The problem:
For each line of the material below, give that line again word for word.

Given data:
==> src/rtl/raster_tracker.sv <==
`timescale 1ns/1ps

module raster_tracker #(
    parameter int COLS = 16,
    parameter int ROWS = 6
) (
    input  logic                    clk,
    input  logic                    rst,
    input  detail_pkg::pix_window_t i_window,
    output detail_pkg::pos_info_t   o_pos
);
    import detail_pkg::*;

    localparam int DELAY = 5;  // matches the adder tree depth

    logic [POS_W-1:0] col_cnt;
    logic [POS_W-1:0] row_cnt;
    logic             last_col;
    logic             last_row;
    pos_info_t        cur_pos;
    pos_info_t        pos_dly [DELAY];

    assign last_col = (col_cnt == POS_W'(COLS - 1));
    assign last_row = (row_cnt == POS_W'(ROWS - 1));

    // **************************************************************************
    // raster position, stepped only by valid samples
    // **************************************************************************
    always_ff @(posedge clk) begin
        if (rst) begin
            col_cnt <= '0;
            row_cnt <= '0;
        end else if (i_window.valid) begin
            if (last_col) begin
                col_cnt <= '0;
                row_cnt <= last_row ? '0 : row_cnt + 1'b1;  // frame wraps to row 0
            end else begin
                col_cnt <= col_cnt + 1'b1;
            end
        end
    end

    // the counters hold the position of the sample now at the input
    always_comb begin
        cur_pos.valid     = i_window.valid;
        cur_pos.col       = col_cnt;
        cur_pos.row       = row_cnt;
        cur_pos.row_start = i_window.valid && (col_cnt == '0);
        cur_pos.full      = i_window.valid && (col_cnt >= POS_W'(REGION_N - 1));
        cur_pos.frame_end = i_window.valid && last_col && last_row;
        cur_pos.center    = i_window.p5;
    end

    // **************************************************************************
    // delay line, keeps position beside the window sum
    // **************************************************************************
    always_ff @(posedge clk) begin
        if (rst) begin
            for (int i = 0; i < DELAY; i++) begin
                pos_dly[i] <= '0;
            end
        end else begin
            pos_dly[0] <= cur_pos;
            for (int i = 1; i < DELAY; i++) begin
                pos_dly[i] <= pos_dly[i-1];
            end
        end
    end

    assign o_pos = pos_dly[DELAY-1];

endmodule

Response below:
==> src/rtl/raster_tracker.sv <==
`timescale 1ns/1ps

module raster_tracker #(
    parameter int COLS = 16,
    parameter int ROWS = 6
) (
    input  logic                    clk,
    input  logic                    rst,
    input  detail_pkg::pix_window_t i_window,
    output detail_pkg::pos_info_t   o_pos
);
    import detail_pkg::*;

    localparam int DELAY = 5;  // matches the adder tree depth

    logic [POS_W-1:0] col_cnt;
    logic [POS_W-1:0] row_cnt;
    logic             last_col;
    logic             last_row;
    pos_info_t        cur_pos;
    pos_info_t        pos_dly [DELAY];

    assign last_col = (col_cnt == POS_W'(COLS - 1));
    assign last_row = (row_cnt == POS_W'(ROWS - 1));

    // **************************************************************************
    // raster position, stepped only by valid samples
    // **************************************************************************
    always_ff @(posedge clk) begin
        if (rst) begin
            col_cnt <= '0;
            row_cnt <= '0;
        end else if (i_window.valid) begin
            if (last_col) begin
                col_cnt <= '0;
                row_cnt <= last_row ? '0 : row_cnt + 1'b1;  // frame wraps to row 0
            end else begin
                col_cnt <= col_cnt + 1'b1;
            end
        end
    end

    // the counters hold the position of the sample now at the input
    always_comb begin
        cur_pos.valid     = i_window.valid;
        cur_pos.col       = col_cnt;
        cur_pos.row       = row_cnt;
        cur_pos.row_start = i_window.valid && (col_cnt == '0);
        cur_pos.full      = i_window.valid && (col_cnt >= POS_W'(REGION_N - 1));
        cur_pos.frame_end = i_window.valid && last_col && last_row;
        cur_pos.center    = i_window.p5;
    end

    // **************************************************************************
    // delay line, keeps position beside the window sum
    // **************************************************************************
    always_ff @(posedge clk) begin
        if (rst) begin
            for (int i = 0; i < DELAY; i++) begin
                pos_dly[i] <= '0;
            end
        end else begin
            pos_dly[0] <= cur_pos;
            for (int i = 1; i < DELAY; i++) begin
                pos_dly[i] <= pos_dly[i-1];
            end
        end
    end

    assign o_pos = pos_dly[DELAY-1];

endmodule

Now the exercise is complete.